Health Policy and Health Services Research Unit, University College London, London, UK (D Price BSc); Social Welfare Research Unit, University of Northumbria, Newcastle upon Tyne (D Price); Health Policy and Health Services Research Unit, University College London, London WC1H 9EZ (Prof A M Pollock FFPHM); and School of Accounting and Finance, University of Manchester, Manchester (J Shaoul PhD)
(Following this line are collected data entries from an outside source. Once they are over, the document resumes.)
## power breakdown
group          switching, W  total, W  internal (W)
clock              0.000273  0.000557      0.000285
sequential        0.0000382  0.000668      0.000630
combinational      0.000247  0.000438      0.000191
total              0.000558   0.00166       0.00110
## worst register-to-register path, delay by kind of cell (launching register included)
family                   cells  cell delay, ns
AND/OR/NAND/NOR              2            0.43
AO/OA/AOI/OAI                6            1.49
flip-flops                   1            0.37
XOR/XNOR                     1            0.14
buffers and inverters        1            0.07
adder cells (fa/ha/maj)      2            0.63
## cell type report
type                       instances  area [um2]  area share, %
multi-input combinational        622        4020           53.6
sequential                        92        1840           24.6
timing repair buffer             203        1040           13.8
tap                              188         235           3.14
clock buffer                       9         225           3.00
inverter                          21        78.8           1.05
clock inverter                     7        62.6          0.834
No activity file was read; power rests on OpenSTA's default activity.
### src/rtl/rxmm_ctrl.sv
module rxmm_ctrl
  import rxmm_pkg::*;
(
  input  logic      clk,
  input  logic      rstN,
  input  logic      descValid,
  input  logic      descCont,
  input  logic      descFirst,
  input  logic      descLast,
  input  logic      descDrop,
  output logic      descReady,
  output rxStrobe_t stb,
  output logic      errContLast,
  output logic      errSeq
);
  logic inChain;
  logic mpduOpen;
  logic take;
  logic seqBad;

  assign descReady = 1'b1;
  assign take      = descValid & descReady;

  always_comb begin
    stb           = '0;
    stb.capture   = take & descCont & ~inChain;
    stb.extend    = take & descCont & inChain;
    stb.finish    = take & ~descCont;
    stb.emit      = stb.finish & ~descDrop;
    stb.dropHit   = stb.finish & descDrop;
    stb.close     = stb.finish & descLast;
    stb.fresh     = descFirst;
    stb.useStored = inChain;
  end

  // first while open, or not-first while closed
  assign seqBad = stb.finish & (descFirst == mpduOpen);

  always_ff @(posedge clk) begin
    if (!rstN) begin
      inChain     <= 1'b0;
      mpduOpen    <= 1'b0;
      errContLast <= 1'b0;
      errSeq      <= 1'b0;
    end else begin
      if (take) inChain <= descCont;
      if (stb.finish) mpduOpen <= ~descLast;
      if (take & descCont & descLast) errContLast <= 1'b1;
      if (seqBad) errSeq <= 1'b1;
    end
  end
endmodule
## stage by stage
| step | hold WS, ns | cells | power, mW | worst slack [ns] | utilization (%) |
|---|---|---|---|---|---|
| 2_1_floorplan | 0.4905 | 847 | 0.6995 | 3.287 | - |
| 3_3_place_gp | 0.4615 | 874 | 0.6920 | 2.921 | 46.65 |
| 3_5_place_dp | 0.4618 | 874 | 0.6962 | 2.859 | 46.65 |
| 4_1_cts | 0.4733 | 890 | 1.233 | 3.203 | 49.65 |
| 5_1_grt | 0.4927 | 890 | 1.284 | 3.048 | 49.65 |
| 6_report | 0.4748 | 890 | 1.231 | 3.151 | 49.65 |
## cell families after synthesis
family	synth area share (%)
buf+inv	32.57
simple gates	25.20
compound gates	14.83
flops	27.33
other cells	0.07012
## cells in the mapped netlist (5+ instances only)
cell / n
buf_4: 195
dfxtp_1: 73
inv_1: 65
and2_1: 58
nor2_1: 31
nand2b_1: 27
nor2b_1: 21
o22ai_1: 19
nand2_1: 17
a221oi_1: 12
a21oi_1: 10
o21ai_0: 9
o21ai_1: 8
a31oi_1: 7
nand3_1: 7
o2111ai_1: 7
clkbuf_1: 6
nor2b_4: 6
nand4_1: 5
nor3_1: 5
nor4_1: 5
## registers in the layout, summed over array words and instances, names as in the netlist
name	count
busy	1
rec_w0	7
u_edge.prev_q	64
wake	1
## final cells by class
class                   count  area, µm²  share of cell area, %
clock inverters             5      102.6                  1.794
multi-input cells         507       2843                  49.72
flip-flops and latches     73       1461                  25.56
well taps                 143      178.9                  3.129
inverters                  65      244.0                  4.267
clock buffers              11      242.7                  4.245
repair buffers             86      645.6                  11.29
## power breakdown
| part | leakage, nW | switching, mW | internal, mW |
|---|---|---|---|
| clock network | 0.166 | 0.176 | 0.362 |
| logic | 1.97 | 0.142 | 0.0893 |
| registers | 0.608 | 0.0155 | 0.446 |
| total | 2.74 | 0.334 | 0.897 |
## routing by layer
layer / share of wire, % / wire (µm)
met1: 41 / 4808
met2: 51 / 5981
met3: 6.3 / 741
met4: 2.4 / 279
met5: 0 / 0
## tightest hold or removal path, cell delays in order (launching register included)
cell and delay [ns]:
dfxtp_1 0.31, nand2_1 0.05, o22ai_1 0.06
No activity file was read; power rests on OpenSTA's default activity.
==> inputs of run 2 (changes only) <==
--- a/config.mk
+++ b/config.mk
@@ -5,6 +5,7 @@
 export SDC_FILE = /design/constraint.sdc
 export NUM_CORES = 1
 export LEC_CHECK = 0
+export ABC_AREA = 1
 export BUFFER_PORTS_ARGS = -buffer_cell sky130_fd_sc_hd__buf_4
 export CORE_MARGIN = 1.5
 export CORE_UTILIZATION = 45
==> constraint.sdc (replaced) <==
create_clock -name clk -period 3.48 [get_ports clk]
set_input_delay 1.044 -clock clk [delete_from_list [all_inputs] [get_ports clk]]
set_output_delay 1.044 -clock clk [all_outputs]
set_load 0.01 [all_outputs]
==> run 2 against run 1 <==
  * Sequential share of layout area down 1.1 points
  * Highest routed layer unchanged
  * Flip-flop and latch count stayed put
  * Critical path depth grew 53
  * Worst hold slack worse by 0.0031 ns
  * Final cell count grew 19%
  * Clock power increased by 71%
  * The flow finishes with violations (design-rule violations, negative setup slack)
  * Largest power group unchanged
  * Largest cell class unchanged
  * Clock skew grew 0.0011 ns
### src/rtl/i2c_half_timer.sv
module i2c_half_timer #(
  parameter int HALF_DIV = 16
) (
  input  logic clk,
  input  logic rst_n,
  input  logic restart,
  input  logic run,
  output logic tick
);
  localparam int CW = $clog2(HALF_DIV + 1);
  localparam logic [CW-1:0] RELOAD = CW'(HALF_DIV - 1);

  logic [CW-1:0] cnt_q, cnt_d;

  always_comb begin
    cnt_d = cnt_q;
    if (restart) begin
      cnt_d = RELOAD;
    end else if (run) begin
      cnt_d = (cnt_q == '0) ? RELOAD : cnt_q - CW'(1);
    end
  end

  always_ff @(posedge clk or negedge rst_n) begin
    if (!rst_n) begin
      cnt_q <= RELOAD;
    end else begin
      cnt_q <= cnt_d;
    end
  end

  assign tick = run && (cnt_q == '0);

endmodule
$ cat src/rtl/acc_load_pkg.sv
package acc_load_pkg;

  typedef enum logic [2:0] {
    K_NOP,
    K_IMM,
    K_DIR,
    K_REG,
    K_IND,
    K_TDP,
    K_TPC
  } op_kind_t;

  typedef enum logic [2:0] {
    S_FETCH,
    S_DEC,
    S_OPND,
    S_PTR,
    S_DATA,
    S_CODE
  } core_state_t;

endpackage

$ cat src/rtl/acc_load_decode.sv
module acc_load_decode
  import acc_load_pkg::*;
#(
  parameter int DW = 8
) (
  input  logic [DW-1:0] opcode,
  output op_kind_t      kind
);

  always_comb begin
    casez (opcode)
      8'h74:       kind = K_IMM;
      8'hE5:       kind = K_DIR;
      8'b1110_1???: kind = K_REG;
      8'hE6,
      8'hE7:       kind = K_IND;
      8'h93:       kind = K_TDP;
      8'h83:       kind = K_TPC;
      default:     kind = K_NOP;
    endcase
  end

endmodule

$ cat src/rtl/acc_load_agen.sv
module acc_load_agen #(
  parameter int CODE_AW   = 16,
  parameter int DATA_AW   = 8,
  parameter int DW        = 8,
  parameter int BANK_BITS = 2,
  parameter int REG_BITS  = 3
) (
  input  logic [BANK_BITS-1:0] bank,
  input  logic [REG_BITS-1:0]  rsel,
  input  logic [DW-1:0]        acc,
  input  logic [CODE_AW-1:0]   dptr,
  input  logic [CODE_AW-1:0]   pc,
  input  logic                 use_pc,
  output logic [DATA_AW-1:0]   reg_addr,
  output logic [DATA_AW-1:0]   ptr_addr,
  output logic [CODE_AW-1:0]   tbl_addr
);

  localparam int BR_W = BANK_BITS + REG_BITS;

  logic [CODE_AW-1:0] base;
  logic [BR_W-1:0]    reg_idx;
  logic [BR_W-1:0]    ptr_idx;

  assign reg_idx = {bank, rsel};
  assign ptr_idx = {bank, {(REG_BITS-1){1'b0}}, rsel[0]};

  generate
    if (DATA_AW > BR_W) begin : g_pad
      assign reg_addr = {{(DATA_AW-BR_W){1'b0}}, reg_idx};
      assign ptr_addr = {{(DATA_AW-BR_W){1'b0}}, ptr_idx};
    end else begin : g_exact
      assign reg_addr = reg_idx[DATA_AW-1:0];
      assign ptr_addr = ptr_idx[DATA_AW-1:0];
    end
  endgenerate

  // table base is either the data pointer or the address after the opcode
  assign base     = use_pc ? pc + CODE_AW'(1) : dptr;
  assign tbl_addr = base + {{(CODE_AW-DW){1'b0}}, acc};

endmodule

$ cat src/rtl/acc_load_core.sv
module acc_load_core
  import acc_load_pkg::*;
#(
  parameter int             CODE_AW   = 16,
  parameter int             DATA_AW   = 8,
  parameter int             DW        = 8,
  parameter int             BANK_BITS = 2,
  parameter int             REG_BITS  = 3,
  parameter int             BANK_LSB  = 3,
  parameter logic [DW-1:0]  ACC_ALIAS = 8'hE0
) (
  input  logic               clk,
  input  logic               rst,
  input  logic               run,
  input  logic               cfg_we,
  input  logic [CODE_AW-1:0] cfg_pc,
  input  logic [CODE_AW-1:0] cfg_dptr,
  input  logic [DW-1:0]      cfg_status,
  output logic               code_rd,
  output logic [CODE_AW-1:0] code_addr,
  input  logic [DW-1:0]      code_data,
  output logic               data_rd,
  output logic [DATA_AW-1:0] data_addr,
  input  logic [DW-1:0]      data_rdata,
  output logic [DW-1:0]      acc,
  output logic [CODE_AW-1:0] pc,
  output logic [DW-1:0]      status,
  output logic               done,
  output logic [1:0]         mcycles
);

  localparam logic [CODE_AW-1:0] ONE = CODE_AW'(1);
  localparam logic [CODE_AW-1:0] TWO = CODE_AW'(2);

  core_state_t        state;
  op_kind_t           kind;
  op_kind_t           dec_kind;
  logic [CODE_AW-1:0] dptr;
  logic [DATA_AW-1:0] reg_addr;
  logic [DATA_AW-1:0] ptr_addr;
  logic [CODE_AW-1:0] tbl_addr;
  logic               alias_hit;

  acc_load_decode #(.DW(DW)) u_dec (
    .opcode (code_data),
    .kind   (dec_kind)
  );

  acc_load_agen #(
    .CODE_AW  (CODE_AW),
    .DATA_AW  (DATA_AW),
    .DW       (DW),
    .BANK_BITS(BANK_BITS),
    .REG_BITS (REG_BITS)
  ) u_agen (
    .bank    (status[BANK_LSB +: BANK_BITS]),
    .rsel    (code_data[REG_BITS-1:0]),
    .acc     (acc),
    .dptr    (dptr),
    .pc      (pc),
    .use_pc  (dec_kind == K_TPC),
    .reg_addr(reg_addr),
    .ptr_addr(ptr_addr),
    .tbl_addr(tbl_addr)
  );

  assign alias_hit = (code_data == ACC_ALIAS);

  // memory request formation
  always_comb begin
    code_rd   = 1'b0;
    code_addr = pc;
    data_rd   = 1'b0;
    data_addr = reg_addr;
    case (state)
      S_FETCH: code_rd = run;
      S_DEC: begin
        case (dec_kind)
          K_IMM, K_DIR: begin
            code_rd   = 1'b1;
            code_addr = pc + ONE;
          end
          K_REG: data_rd = 1'b1;
          K_IND: begin
            data_rd   = 1'b1;
            data_addr = ptr_addr;
          end
          K_TDP, K_TPC: begin
            code_rd   = 1'b1;
            code_addr = tbl_addr;
          end
          default: ;
        endcase
      end
      S_OPND: begin
        if (kind == K_DIR && !alias_hit) begin
          data_rd   = 1'b1;
          data_addr = DATA_AW'(code_data);
        end
      end
      S_PTR: begin
        data_rd   = 1'b1;
        data_addr = DATA_AW'(data_rdata);
      end
      default: ;
    endcase
  end

  // sequencing and architectural state
  always_ff @(posedge clk) begin
    if (rst) begin
      state   <= S_FETCH;
      kind    <= K_NOP;
      acc     <= '0;
      pc      <= '0;
      dptr    <= '0;
      status  <= '0;
      done    <= 1'b0;
      mcycles <= 2'd0;
    end else begin
      done <= 1'b0;
      case (state)
        S_FETCH: begin
          if (run) begin
            state <= S_DEC;
          end else if (cfg_we) begin
            pc     <= cfg_pc;
            dptr   <= cfg_dptr;
            status <= cfg_status;
          end
        end
        S_DEC: begin
          kind <= dec_kind;
          case (dec_kind)
            K_IMM, K_DIR: state <= S_OPND;
            K_REG:        state <= S_DATA;
            K_IND:        state <= S_PTR;
            K_TDP, K_TPC: state <= S_CODE;
            default: begin
              pc      <= pc + ONE;
              done    <= 1'b1;
              mcycles <= 2'd1;
              state   <= S_FETCH;
            end
          endcase
        end
        S_OPND: begin
          if (kind == K_IMM || alias_hit) begin
            if (kind == K_IMM) acc <= code_data;
            pc      <= pc + TWO;
            done    <= 1'b1;
            mcycles <= 2'd1;
            state   <= S_FETCH;
          end else begin
            state <= S_DATA;
          end
        end
        S_PTR: state <= S_DATA;
        S_DATA: begin
          acc     <= data_rdata;
          pc      <= pc + ((kind == K_DIR) ? TWO : ONE);
          done    <= 1'b1;
          mcycles <= 2'd1;
          state   <= S_FETCH;
        end
        S_CODE: begin
          acc     <= code_data;
          pc      <= pc + ONE;
          done    <= 1'b1;
          mcycles <= 2'd2;
          state   <= S_FETCH;
        end
        default: state <= S_FETCH;
      endcase
    end
  end


  done_single_chk: assert property (@(posedge clk) disable iff (rst)
    done |=> !done);


  pc_moves_on_done_chk: assert property (@(posedge clk) disable iff (rst)
    (pc != $past(pc) && !$past(state == S_FETCH && cfg_we && !run)) |-> done);


  acc_moves_on_done_chk: assert property (@(posedge clk) disable iff (rst)
    (acc != $past(acc)) |-> done);


  two_cycle_only_table_chk: assert property (@(posedge clk) disable iff (rst)
    (done && mcycles == 2'd2) |-> $past(state == S_CODE));


  pointer_reg_limit_chk: assert property (@(posedge clk) disable iff (rst)
    (state == S_DEC && dec_kind == K_IND) |-> (data_rd && data_addr[REG_BITS-1:1] == '0));


  idle_quiet_chk: assert property (@(posedge clk) disable iff (rst)
    (state == S_FETCH && !run) |-> (!code_rd && !data_rd));

endmodule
Correspondence to: Prof Allyson M Pollock (e-mail: allyson.pollock@ucl.ac.uk)

Abstract:

High up on the agenda of the World Trade Organisation (WTO) is the privatisation of education, health, welfare, social housing and transport. The WTO’s aim is to extend the free market in the provision of traditional public services. Governments in Europe and the US link the expansion of trade in public services to economic success, and with the backing of powerful medico-pharmaceutical, insurance, and service corporations, the race is on to capture the share of gross domestic product that governments currently spend on public services. They will open domestic European services and domestic markets to global competition by government procurement agreements, dispute-settlement procedures, and the investment rules of global financial institutions. The UK has already set up the necessary mechanisms: the introduction of private-sector accounting rules to public services; the funding of public-sector investment via private-public partnerships or the private finance initiative; and the change to capitation funding streams, which allows the substitution of private for public funds and services. We explain the implications of these changes for European public-health-care systems and the threat they pose to universal coverage, solidarity through risk- pooling, equity, comprehensive care, and democratic accountability.